Hatred might be too strong of a word. I swear, I don’t really hate this once wonderful boy. But, at times, I just want to run as far away from him as I possibly can and never look back! Any parent of a teenager can relate. I hope. If not, then please have mercy on me and don’t judge me too harshly.
I know that teenagers are, at times, completely foreign to us parents who are just trying to help our children turn into productive members of society. But, I swear, and I know each generation of parents says this about their kids, but I swear, these kids today are worse than I ever was growing up. And Lord knows I was one mouthy teenager. God bless my poor Mama for having to endure me. But I truly believe, with all my heart and soul, that my Mama woulda killed me for sure if I’d have done some of the things my son is trying to get away with. I say trying because I’ve not lost complete control… yet.
That being said, as previously stated, I do think I’m at the end of my rope with this kid. I think my breaking point has been reached and it’s time for an overhaul before things get really outta hand. Right now, it’s mostly just the normal teenage crap that I’m having to deal with; the mouthiness, the know it all syndrome, the I’ll be nice long enough to get my way syndrome, the I don’t know or I forgot syndrome, etc. Any of y’all proud parents of older kids out there knows exactly what I’m talking about. But I feel like I’ve gotta get this thing under control or it’s gonna morph into something far worse than just a know it all kid who’s sassy and lazy.

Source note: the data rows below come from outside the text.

Source: an optimization exercise on an open RTL-to-GDS flow (aim: small area, a short achievable clock period and few clock cycles per item). Production flows keep margins and buffers that such runs may drop. Function was checked by simulation only, so behaviour that the tests miss may differ from the original. No activity file was given, so power comes from the tool's default toggle rates.

### flow/config.mk
export PLATFORM = sky130hd
export DESIGN_NAME = oqpsk_mod
export DESIGN_NICKNAME = oqpsk_mod
export VERILOG_FILES = /design/flow/design.v
export SDC_FILE = /design/flow/constraint.sdc
export NUM_CORES = 4
export LEC_CHECK = 0
export CAP_MARGIN = 20
export CORE_MARGIN = 2
export CORE_UTILIZATION = 40
export SLEW_MARGIN = 20
### flow/constraint.sdc
create_clock -name core_clock -period 22.0 [get_ports {clk}]
set_input_delay 4.4000 -clock core_clock [delete_from_list [all_inputs] [get_ports {clk}]]
set_output_delay 4.4000 -clock core_clock [all_outputs]
set_load 0.01 [all_outputs]
### flow/design.v
module amp_mul_s1 (
    input  wire [31:0] t,
    output wire [25:0] p_hi,     
    output wire        p_st      
);
    wire [23:0] m = {(t[30:23] != 8'd0), t[22:0]};
    wire [47:0] p = m * 24'hB504F3;
    assign p_hi = p[47:22];
    assign p_st = |p[21:0];
endmodule
module amp_mul_s2 (
    input  wire [7:0]  et,       
    input  wire [25:0] p_hi,     
    input  wire        p_st,     
    output wire [30:0] y         
);
    wire        top   = p_hi[25];                    
    wire        big   = (et[7:1] != 7'd0);           
    wire        shl   = !top && big;                 
    wire [22:0] mant  = shl ? p_hi[23:1] : p_hi[24:2];
    wire        guard = shl ? p_hi[0]    : p_hi[1];
    wire        stk   = p_st | (!shl && p_hi[0]);
    wire [7:0]  e     = top ? et : (big ? et - 8'd1 : 8'd0);
    wire        rnd   = guard & (stk | mant[0]);
    assign y = {e, mant} + {30'd0, rnd};
endmodule
module oqpsk_mod (
    input  wire        clk,
    input  wire        rst,
    input  wire        cmd_valid,
    output wire        cmd_ready,
    input  wire [1:0]  cmd_op,
    input  wire [7:0]  cmd_arg,
    input  wire [31:0] cmd_data,
    output reg         out_valid,
    input  wire        out_ready,
    output reg  [31:0] out_i,
    output reg  [31:0] out_q
);
    localparam        NTAPS   = 24;
    localparam [1:0] OP_CONFIG = 2'd0;
    localparam [1:0] OP_TAP    = 2'd1;
    localparam [1:0] OP_BYTE   = 2'd2;
    reg        r_v;
    reg [1:0]  r_op;
    reg [7:0]  r_arg;
    reg [31:0] r_data;
    reg        rdy;
    assign cmd_ready = rdy;
    wire acc = cmd_valid && rdy;
    reg [3:0]  s_m1;         
    reg [3:0]  h;            
    reg        busy;
    reg [7:0]  sym;          
    reg [1:0]  pair;
    reg [3:0]  k;            
    reg [4:0]  kq;           
    reg [3:0]  e_sm1;        
    reg [3:0]  e_h;          
    reg [31:0] prod [0:NTAPS-1];
    wire adv       = !out_valid || out_ready;
    wire produce   = busy && adv;
    wire last_k    = (k == e_sm1);
    wire last_pair = (pair == 2'd3);
    wire finishing = produce && last_k && last_pair;
    wire r_byte  = (r_op == OP_BYTE);
    wire r_tap   = (r_op == OP_TAP);
    wire r_tapw  = r_tap && (r_arg < NTAPS);
    wire [4:0] e_top = {1'b0, e_sm1} + {1'b0, e_h};
    wire tap_safe = !busy || (last_pair && ({1'b0, k} > r_arg[4:0]))
                          || (r_arg[4:0] > e_top);
    wire start   = r_v && r_byte && (!busy || finishing);
    wire r_cons  = r_byte ? start : (!r_tapw || tap_safe);
    wire r_take  = r_v && r_cons;
    wire       n_v    = acc || (r_v && !r_cons);
    wire [1:0] n_op   = acc ? cmd_op : r_op;
    wire [7:0] n_arg  = acc ? cmd_arg : r_arg;
    wire n_simple = (n_op == OP_CONFIG) || (n_op == 2'd3) ||
                    (n_op == OP_TAP && !(n_arg < NTAPS));
    wire idle_pred = !busy && !(r_v && r_byte);
    wire rdy_d = !n_v || n_simple || idle_pred;
    wire [25:0] m_phi;
    wire        m_pst;
    amp_mul_s1 u_s1 (.t(r_data), .p_hi(m_phi), .p_st(m_pst));
    reg        s1_v;
    reg [4:0]  s1_idx;
    reg        s1_sgn;
    reg [7:0]  s1_e;
    reg [25:0] s1_phi;
    reg        s1_pst;
    wire [30:0] m_y;
    amp_mul_s2 u_s2 (.et(s1_e), .p_hi(s1_phi), .p_st(s1_pst), .y(m_y));
    always @(posedge clk) begin
        s1_idx <= r_arg[4:0];
        s1_sgn <= r_data[31];
        s1_e   <= r_data[30:23];
        s1_phi <= m_phi;
        s1_pst <= m_pst;
        if (s1_v)
            prod[s1_idx] <= {s1_sgn, m_y};
    end
    wire ineg = sym[7] ^ sym[6];
    wire qneg = sym[7];
    wire [31:0] pi = prod[k];
    wire [31:0] pq = prod[kq];
    always @(posedge clk) begin
        if (rdy) begin
            r_op   <= cmd_op;
            r_arg  <= cmd_arg;
            r_data <= cmd_data;
        end
        if (r_v && r_op == OP_CONFIG) begin
            s_m1 <= r_arg[3:0];
            h    <= ({1'b0, r_arg[3:0]} + 5'd1) >> 1;
        end
        if (start) begin
            e_sm1 <= s_m1;
            e_h   <= h;
        end
        if (produce) begin
            out_i <= {pi[31] ^ ineg, pi[30:0]};
            out_q <= {pq[31] ^ qneg, pq[30:0]};
        end
        if (start) begin
            sym  <= r_arg;
            pair <= 2'd0;
            k    <= 4'd0;
            kq   <= {1'b0, h};
        end else if (produce) begin
            if (last_k) begin
                k    <= 4'd0;
                kq   <= {1'b0, e_h};
                pair <= pair + 2'd1;
                sym  <= {sym[5:0], 2'b00};
            end else begin
                k    <= k + 4'd1;
                kq   <= kq + 5'd1;
            end
        end
    end
    always @(posedge clk) begin
        if (rst) begin
            r_v       <= 1'b0;
            rdy       <= 1'b1;
            busy      <= 1'b0;
            out_valid <= 1'b0;
            s1_v      <= 1'b0;
        end else begin
            r_v  <= n_v;
            rdy  <= rdy_d;
            s1_v <= r_take && r_tapw;
            if (start)
                busy <= 1'b1;
            else if (finishing)
                busy <= 1'b0;
            if (produce)
                out_valid <= 1'b1;
            else if (out_ready)
                out_valid <= 1'b0;
        end
    end
endmodule
### flow/run.sh
#!/bin/bash
# synth_recipe.tcl (not shown) runs the flow's synth.tcl, then flattens the netlist and writes it again
# the make line also repeats each setting of config.mk as NAME=value (left out here)
make -C /OpenROAD-flow-scripts/flow DESIGN_CONFIG=/design/flow/config.mk WORK_HOME=/design/flow/orfs CLKGATE_MAP_FILE= SYNTH_SCRIPT=/design/flow/synth_recipe.tcl finish
==> run summary <==
registers in the layout, indices dropped and copies added, names as in the netlist, 2 cells and up, named ones only:
register	count
s1_phi	26
pair	2
out_i	32
h	4
s_m1	4
k	4
r_arg	8
sym	8
prod	768
kq	5
out_q	32
e_sm1	4
r_data	32
s1_e	8
e_h	4
r_op	2
s1_idx	5
through the flow:
stage	hold WS, ns	std cells	power [mW]
detailed placement	0.3336	4718	6.732
floorplan	0.3233	3007	5.657
finish	0.3356	4910	8.422
CTS	0.3261	4909	8.494
global route	0.3319	4910	9.109
global placement	0.3256	4718	6.736
placed cells by master, fill, tap and decap left out, types with 47 or more instances in the layout:
master	instances
sky130_fd_sc_hd__edfxtp_1	902
sky130_fd_sc_hd__mux4_2	384
sky130_fd_sc_hd__inv_1	338
sky130_fd_sc_hd__ha_1	275
sky130_fd_sc_hd__fa_1	194
sky130_fd_sc_hd__clkdlybuf4s50_1	111
sky130_fd_sc_hd__clkbuf_16	104
sky130_fd_sc_hd__a21oi_1	100
sky130_fd_sc_hd__nand2_1	87
sky130_fd_sc_hd__nor2_1	78
sky130_fd_sc_hd__buf_4	66
sky130_fd_sc_hd__dfxtp_1	51
sky130_fd_sc_hd__xnor2_1	50
sky130_fd_sc_hd__xor2_1	47
worst register-to-register path: cells and delay by family (launching register included):
kind / cells / cell delay [ns]
simple gates: 2 / 0.67
compound gates: 8 / 1.56
fa+ha+maj: 8 / 3.79
xor+xnor: 1 / 0.16
flops: 1 / 0.38
buf+inv: 3 / 0.14
worst paths after layout:
check / from / end / slack [ns] / cells after the start
setup / recovery: out_ready / sym[2] / 15.13 / 10
hold / removal: r_data[31] / s1_sgn / 0.34 / 0
setup reg to reg: r_data[28] / s1_phi[20] / 15.17 / 22
hold reg to reg: r_data[31] / s1_sgn / 0.34 / 0
power by group:
group          switching, mW  internal (mW)  leakage, nW  total, mW
sequential            0.0881           2.37         8.66       2.46
combinational           2.48           1.75         10.3       4.23
clock                  0.731           1.00         1.65       1.73
total                   3.30           5.12         20.6       8.42
cell type report:
cell class                      instances  area, um^2
Clock inverter                         67       704.4
Tap cell                             1650        2064
Clock buffer                          124        2678
Timing Repair Buffer                  180        1662
Sequential cell                       959       28240
Fill cell                           10812       68170
Multi-Input combinational cell       1590       20930
Inverter                              340        1277
logic make-up (layout without fill, tap and decap cells):
kind of cell,Yosys count,count (layout),share of synthesized area
AO/OA/AOI/OAI,245,245,0.03114
XOR/XNOR,101,101,0.01746
adder cells (fa/ha/maj),469,469,0.1445
buffers and inverters,458,711,0.03454
flip-flops,959,959,0.5571
multiplexers,439,439,0.1818
AND/OR/NAND/NOR,336,336,0.03351
routing by layer:
metal  routed length (um)  part of all wire  vias up  track usage
met5                    8          0.000067        -            0
met4                 2831             0.024        2      0.04754
met3                 6150             0.051      187      0.02880
met2                60670              0.51      710       0.3270
met1                50110              0.42    13920       0.2445
li1                     -                 -    11903            -
==> impl_results.rst <==
.. list-table::
   :header-rows: 1

   * - Metric
     - Value
   * - PwrDens
     - 146.3 nW/um^2
   * - Post-detailed-route via-to-cell ratio
     - 5.442
   * - Post-route standard cell area excluding fillers
     - 57560 um^2
   * - Post-layout minimum cycle time
     - 6.871 ns
   * - Total core area
     - 125700 um^2
   * - Buffer and inverter count on the worst path
     - 3
   * - Fin Setup TNS
     - 0 ns
   * - Crit Path Category
     - primary input to flop
   * - Worst Setup Slack, final
     - 15.13 ns
   * - Final number of setup-violating endpoints
     - 0
   * - RSZ-0062 raised after global routing
     - no
   * - Async set or reset register ratio after synthesis
     - 0
   * - Number of antenna violations at the first check in global routing
     - 3
   * - Leading post-synthesis cells by instance count
     - sky130_fd_sc_hd__edfxtp_1, sky130_fd_sc_hd__mux4_2, sky130_fd_sc_hd__inv_1, sky130_fd_sc_hd__ha_1, sky130_fd_sc_hd__fa_1
   * - Total wire length
     - 119800 um
   * - Skew-Pair Late Insertion Delay
     - 0.71 ns
   * - Setup Slack @ Placement
     - 14.33 ns
   * - Synthesized netlist cell count
     - 3007
   * - CP startpoint kind
     - primary input
   * - Actual transition at the worst max-transition pin
     - 1.057 ns
   * - Cell with the most instances on the worst path
     - sky130_fd_sc_hd__nand2_1
   * - Worst path cell trace
     - clkdlybuf4s50_1 -> nand2b_1 -> nand2_1 -> clkinv_2 -> and2_0 -> nand2_1 -> nand2_1 -> nand3_1 -> inv_2 -> or2_2
   * - Final Core Density
     - 0.4578
   * - Via total after detailed routing
     - 26722
   * - Number of enable flip-flop cells after synthesis
     - 902
   * - Clock-pin transition on the worst setup and hold timing paths
     - 0.05 ns
   * - TritonRoute pass-1 iters
     - 7
   * - Maximum fanout along the worst path
     - 28
   * - Global-route congestion overflow total
     - 0
   * - DPL Wire Length
     - 74450 um
   * - Critical-path cell with the highest stage delay
     - sky130_fd_sc_hd__clkinv_2
   * - Relative slew slack
     - 0.2952
   * - Worst path max stage delay
     - 0.61 ns
   * - Area growth, synth to finish
     - 13.59%
   * - Clock tree from TritonCTS
     - done
   * - Width of the die
     - 359.9 um
   * - Final weighted congestion of routability-driven global placement
     - 0.8062
   * - Clock tree buffer depth
     - 3
   * - Diode count
     - 0
   * - Layout cells sized above 1
     - 0.2113
   * - Fin. Hold Viols
     - 0
   * - Sequential-to-total area share from yosys stat
     - 0.5571
   * - Number of max-cap violations
     - 0
   * - Post-synthesis instance area
     - 50670 um^2
   * - Pin count of the biggest net entering global routing
     - 110
   * - Largest cells by area after synthesis
     - sky130_fd_sc_hd__edfxtp_1, sky130_fd_sc_hd__mux4_2, sky130_fd_sc_hd__fa_1
   * - Post-synth top area cell
     - sky130_fd_sc_hd__edfxtp_1
   * - Buffer count from post-CTS setup fixing
     - 0
   * - Port Buf Inserts
     - 111
   * - Number of different library cells in the post-synthesis netlist
     - 82
   * - Top-level port count
     - 112
   * - Crit path arrival time
     - 7.30 ns
   * - Die ar.
     - 129500 um^2
   * - Standby leakage power
     - 20.58 nW
   * - Total CTS buffers
     - 102
   * - Number of storage elements in the synthesis netlist
     - 959
   * - Overall global routing resource usage
     - 0.1873
   * - Initial core utilization
     - 0.4030
   * - Number of slew-limit violations in the final report
     - 0
   * - Remaining number of nets flagged by the antenna check after routing
     - 0
   * - Critical path required time
     - 22.43 ns
   * - Sinks on the clock net
     - 959
   * - Top flip-flop cell by instance count after synthesis
     - sky130_fd_sc_hd__edfxtp_1
   * - Number of DRC violations after detailed-routing iteration 0
     - 2214
   * - Highest Clock Rate
     - 0.1455 GHz
   * - Height of the die
     - 359.9 um
   * - Warnings, synthesis
     - 1
   * - H-Tree Depth
     - 3
   * - Most instantiated library cell after synthesis
     - sky130_fd_sc_hd__edfxtp_1
   * - Post_cts resized
     - 0
   * - Total placed instance area
     - 54160 um^2
   * - Vias in the first global route
     - 28323
   * - Average routed wire per standard cell
     - 24.39 um
   * - Net count of the mapped netlist
     - 3522
   * - Worst setup skew after layout
     - 0.04585 ns
   * - Share of the synthesized area in the top cell type
     - 0.5345
   * - Hold buffer count at CTS
     - 0
   * - Result of the run
     - timing/DRC/antenna clean
   * - Family with the most delay on the worst path
     - simple AND/OR/NAND/NOR gates
   * - DRC violations left
     - 0
   * - Global-route wire length before repair
     - 181100 um
   * - Syn_area_per_cell
     - 16.85 um^2
   * - Ratio of final minimum period to clock period
     - 0.3123
   * - Final nets
     - 3688
   * - Clock root buffer
     - sky130_fd_sc_hd__clkbuf_16
   * - Nature of the critical path endpoint
     - flop
   * - Kind of path behind the tightest hold check
     - flop to flop
   * - Rows
     - 130
   * - Peak supply drop
     - 141.5 uV
Testbench counts, summed over its fixed seeds: cycles 87,860, items 86,016.

==> what the ideal ports hide <==
Ports are ideal in the flow. The routed layout listed here was re-timed in OpenROAD.
Step 1 assumes that a clkbuf_16 drives the clock port and a buf_2 every other input.
Step 2, shift: input delay + t, output delay - t, t = (earliest + latest rising clock arrival at the registers) / 2. This alone moves slack from input paths to output paths.
Three values: ideal ports, drivers, drivers and shift; two values: the first two.
shift t [ns]: 0.758
setup slack, ns: 15.129 / 15.173 / 14.415
cell pins on the clock port's net: 1
After both steps setup and hold are still met in this run. The setup slack of this run moves by +0.044 ns with the drivers and by -0.714 ns with both steps.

And my absolute favorite response from everyone I’ve talked to about this, “It’s gonna get worse before it gets better so prepare yourself.” Uggghhh!
What the heck am I supposed to do with that kind of honesty? Couldn’t they just lie to me? Just a little? Just enough to give me a little glimmer of hope for a brighter tomorrow?
The truth is, No, they couldn’t. Because I’m not a woman who wants the truth sugar-coated. I want the cold hard facts. These same people keeping reassuring me that things will get better and that this is just a phase that all teenagers go through and that I just have to hold my ground and stay on him and it’ll all work itself out in the end. I sure do hope they’re all right.
My biggest problem is that I’m sometimes a little too lenient and I have times when I’m not very consistent. And I’m learning that this is probably the key to my whole problem here. But in my defense, he didn’t come with an instruction manual and I vehemently loathe playing the bad guy all the time! This past week I found myself wishing for just one day, one day, without any tension or conflict with this kid. Just one day where I could sit back and enjoy being with this once wonderful boy that I know is still hiding somewhere deep within the recesses of all this ugliness that just seems to emanate from this kid.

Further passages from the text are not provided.